Source records
=-=-=-=-=

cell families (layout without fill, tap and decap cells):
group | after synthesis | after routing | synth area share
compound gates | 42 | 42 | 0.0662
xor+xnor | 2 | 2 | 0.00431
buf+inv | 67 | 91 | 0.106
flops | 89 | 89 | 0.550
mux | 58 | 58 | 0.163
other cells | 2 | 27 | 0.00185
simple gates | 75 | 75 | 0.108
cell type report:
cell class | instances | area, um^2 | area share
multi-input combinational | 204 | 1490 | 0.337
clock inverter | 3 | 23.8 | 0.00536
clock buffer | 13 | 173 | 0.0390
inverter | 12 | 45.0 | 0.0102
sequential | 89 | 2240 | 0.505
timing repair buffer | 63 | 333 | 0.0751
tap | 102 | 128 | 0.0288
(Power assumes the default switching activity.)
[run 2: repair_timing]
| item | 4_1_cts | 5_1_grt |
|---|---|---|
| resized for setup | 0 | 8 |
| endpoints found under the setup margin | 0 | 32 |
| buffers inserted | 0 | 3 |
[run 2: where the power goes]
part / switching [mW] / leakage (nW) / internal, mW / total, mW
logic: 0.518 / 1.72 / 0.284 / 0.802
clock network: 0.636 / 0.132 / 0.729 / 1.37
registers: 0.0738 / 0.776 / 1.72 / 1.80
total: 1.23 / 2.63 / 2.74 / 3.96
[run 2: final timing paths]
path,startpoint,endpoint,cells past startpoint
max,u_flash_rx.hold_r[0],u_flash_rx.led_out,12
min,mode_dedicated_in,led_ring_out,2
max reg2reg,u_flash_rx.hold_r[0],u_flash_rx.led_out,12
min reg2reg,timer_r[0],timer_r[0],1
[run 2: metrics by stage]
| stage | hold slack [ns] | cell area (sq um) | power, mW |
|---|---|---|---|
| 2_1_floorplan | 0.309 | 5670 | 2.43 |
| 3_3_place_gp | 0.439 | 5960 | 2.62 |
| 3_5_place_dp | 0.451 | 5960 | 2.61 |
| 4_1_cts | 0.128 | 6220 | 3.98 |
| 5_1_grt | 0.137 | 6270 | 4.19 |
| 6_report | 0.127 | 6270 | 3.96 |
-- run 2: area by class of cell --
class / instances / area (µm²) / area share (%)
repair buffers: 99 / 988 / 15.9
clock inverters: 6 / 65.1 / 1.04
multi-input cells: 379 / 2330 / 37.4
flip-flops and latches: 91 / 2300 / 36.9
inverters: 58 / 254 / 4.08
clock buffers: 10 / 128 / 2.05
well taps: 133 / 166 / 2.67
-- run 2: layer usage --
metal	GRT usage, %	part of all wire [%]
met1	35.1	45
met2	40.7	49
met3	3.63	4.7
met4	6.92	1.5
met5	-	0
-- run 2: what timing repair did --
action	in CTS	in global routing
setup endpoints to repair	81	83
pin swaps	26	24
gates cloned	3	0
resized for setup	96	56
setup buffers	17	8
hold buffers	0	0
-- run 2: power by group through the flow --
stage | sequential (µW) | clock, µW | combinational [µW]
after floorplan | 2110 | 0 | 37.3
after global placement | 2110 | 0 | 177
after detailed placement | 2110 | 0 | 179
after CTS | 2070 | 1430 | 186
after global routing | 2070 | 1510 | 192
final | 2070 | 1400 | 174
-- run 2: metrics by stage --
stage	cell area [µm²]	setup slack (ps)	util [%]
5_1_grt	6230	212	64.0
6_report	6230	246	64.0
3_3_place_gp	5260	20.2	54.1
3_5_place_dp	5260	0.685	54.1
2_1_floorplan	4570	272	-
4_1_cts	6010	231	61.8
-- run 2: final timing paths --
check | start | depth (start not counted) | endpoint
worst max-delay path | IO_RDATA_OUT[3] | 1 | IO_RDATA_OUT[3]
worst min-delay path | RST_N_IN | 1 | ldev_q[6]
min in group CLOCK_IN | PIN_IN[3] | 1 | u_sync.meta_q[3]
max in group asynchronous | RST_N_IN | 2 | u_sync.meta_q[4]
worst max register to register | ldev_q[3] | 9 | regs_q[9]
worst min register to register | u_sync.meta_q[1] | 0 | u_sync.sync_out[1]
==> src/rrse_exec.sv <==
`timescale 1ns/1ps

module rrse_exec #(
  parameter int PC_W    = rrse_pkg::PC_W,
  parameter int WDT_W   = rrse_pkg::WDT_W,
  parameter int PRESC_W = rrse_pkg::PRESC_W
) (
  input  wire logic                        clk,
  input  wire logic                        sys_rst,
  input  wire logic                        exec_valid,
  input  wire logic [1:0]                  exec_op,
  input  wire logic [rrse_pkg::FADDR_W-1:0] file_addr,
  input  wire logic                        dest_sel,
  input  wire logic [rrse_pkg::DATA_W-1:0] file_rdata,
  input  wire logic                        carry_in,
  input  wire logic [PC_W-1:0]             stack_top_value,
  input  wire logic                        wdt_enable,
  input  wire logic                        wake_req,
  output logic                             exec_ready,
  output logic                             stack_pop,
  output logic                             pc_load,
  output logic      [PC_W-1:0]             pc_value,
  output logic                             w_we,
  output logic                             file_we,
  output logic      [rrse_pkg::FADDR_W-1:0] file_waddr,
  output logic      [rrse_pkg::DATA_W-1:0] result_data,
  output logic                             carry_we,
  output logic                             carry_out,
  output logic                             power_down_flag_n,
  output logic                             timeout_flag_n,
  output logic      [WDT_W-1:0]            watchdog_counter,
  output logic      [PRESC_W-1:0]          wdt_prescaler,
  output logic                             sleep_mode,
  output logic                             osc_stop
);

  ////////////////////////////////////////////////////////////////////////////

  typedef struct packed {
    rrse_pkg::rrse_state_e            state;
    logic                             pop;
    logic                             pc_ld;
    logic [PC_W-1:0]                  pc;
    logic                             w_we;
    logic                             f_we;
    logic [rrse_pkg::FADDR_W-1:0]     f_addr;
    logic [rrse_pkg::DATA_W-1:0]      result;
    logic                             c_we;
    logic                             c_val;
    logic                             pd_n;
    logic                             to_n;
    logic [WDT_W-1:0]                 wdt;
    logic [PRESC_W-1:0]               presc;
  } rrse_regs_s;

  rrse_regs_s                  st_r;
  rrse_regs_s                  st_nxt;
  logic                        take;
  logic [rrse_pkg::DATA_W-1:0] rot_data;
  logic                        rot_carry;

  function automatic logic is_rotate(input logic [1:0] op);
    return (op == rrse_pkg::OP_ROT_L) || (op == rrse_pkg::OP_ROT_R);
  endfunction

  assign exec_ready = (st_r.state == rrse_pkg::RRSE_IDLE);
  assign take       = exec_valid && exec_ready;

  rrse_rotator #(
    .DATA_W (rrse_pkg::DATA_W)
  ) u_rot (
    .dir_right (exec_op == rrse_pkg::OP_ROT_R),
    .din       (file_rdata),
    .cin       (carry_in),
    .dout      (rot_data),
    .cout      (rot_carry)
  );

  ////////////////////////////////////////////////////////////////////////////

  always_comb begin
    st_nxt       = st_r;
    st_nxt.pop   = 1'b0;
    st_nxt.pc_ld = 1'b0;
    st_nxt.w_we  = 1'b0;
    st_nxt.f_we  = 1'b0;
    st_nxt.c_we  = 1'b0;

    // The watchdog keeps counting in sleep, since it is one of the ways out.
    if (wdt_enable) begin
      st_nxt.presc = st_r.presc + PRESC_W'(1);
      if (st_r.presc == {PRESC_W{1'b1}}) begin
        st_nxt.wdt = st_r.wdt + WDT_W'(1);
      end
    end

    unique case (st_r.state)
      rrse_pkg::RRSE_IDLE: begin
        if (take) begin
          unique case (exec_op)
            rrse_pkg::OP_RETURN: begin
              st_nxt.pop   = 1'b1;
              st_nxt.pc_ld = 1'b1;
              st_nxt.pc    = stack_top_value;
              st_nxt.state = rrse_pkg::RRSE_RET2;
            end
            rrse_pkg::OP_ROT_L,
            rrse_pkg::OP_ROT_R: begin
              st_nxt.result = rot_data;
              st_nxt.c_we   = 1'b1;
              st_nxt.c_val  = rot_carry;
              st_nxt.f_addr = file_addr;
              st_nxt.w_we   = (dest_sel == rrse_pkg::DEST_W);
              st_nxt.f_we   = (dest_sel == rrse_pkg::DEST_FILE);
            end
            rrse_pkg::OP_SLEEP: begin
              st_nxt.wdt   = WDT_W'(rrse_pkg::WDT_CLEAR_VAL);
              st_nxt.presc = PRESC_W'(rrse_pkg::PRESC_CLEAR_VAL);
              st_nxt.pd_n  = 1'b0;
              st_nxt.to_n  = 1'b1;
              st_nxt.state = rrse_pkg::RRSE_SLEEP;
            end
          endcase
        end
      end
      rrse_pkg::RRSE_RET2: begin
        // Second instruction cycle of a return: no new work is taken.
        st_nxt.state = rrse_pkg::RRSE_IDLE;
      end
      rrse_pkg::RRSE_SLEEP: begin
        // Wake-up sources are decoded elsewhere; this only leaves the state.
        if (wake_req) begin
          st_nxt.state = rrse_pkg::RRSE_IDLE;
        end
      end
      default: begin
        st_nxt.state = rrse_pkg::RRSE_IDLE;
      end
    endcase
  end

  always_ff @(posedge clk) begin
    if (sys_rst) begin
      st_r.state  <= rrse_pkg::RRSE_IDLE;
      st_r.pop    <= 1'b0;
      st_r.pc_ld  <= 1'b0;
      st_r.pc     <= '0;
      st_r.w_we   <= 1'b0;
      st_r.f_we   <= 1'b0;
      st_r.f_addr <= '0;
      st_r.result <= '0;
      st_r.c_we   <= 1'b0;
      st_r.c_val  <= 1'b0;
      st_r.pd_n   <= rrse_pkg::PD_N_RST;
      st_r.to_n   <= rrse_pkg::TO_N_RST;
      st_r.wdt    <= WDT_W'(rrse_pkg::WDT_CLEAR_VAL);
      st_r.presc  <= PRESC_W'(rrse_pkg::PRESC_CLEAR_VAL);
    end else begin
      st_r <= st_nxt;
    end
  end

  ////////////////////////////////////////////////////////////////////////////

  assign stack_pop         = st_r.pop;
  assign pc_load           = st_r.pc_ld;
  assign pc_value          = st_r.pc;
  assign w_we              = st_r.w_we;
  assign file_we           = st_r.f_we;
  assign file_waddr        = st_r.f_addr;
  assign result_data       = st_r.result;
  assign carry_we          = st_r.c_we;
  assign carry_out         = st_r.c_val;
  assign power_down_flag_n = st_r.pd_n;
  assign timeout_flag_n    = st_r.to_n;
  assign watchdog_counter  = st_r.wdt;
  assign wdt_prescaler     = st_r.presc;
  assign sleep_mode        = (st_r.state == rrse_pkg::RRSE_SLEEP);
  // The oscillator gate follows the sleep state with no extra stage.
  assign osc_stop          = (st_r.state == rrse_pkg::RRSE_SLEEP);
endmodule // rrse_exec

=-=-=-=-=

• [Work instructions]: Number of lines above containing "multi": state it and nothing else.

• [Worked solution]: 2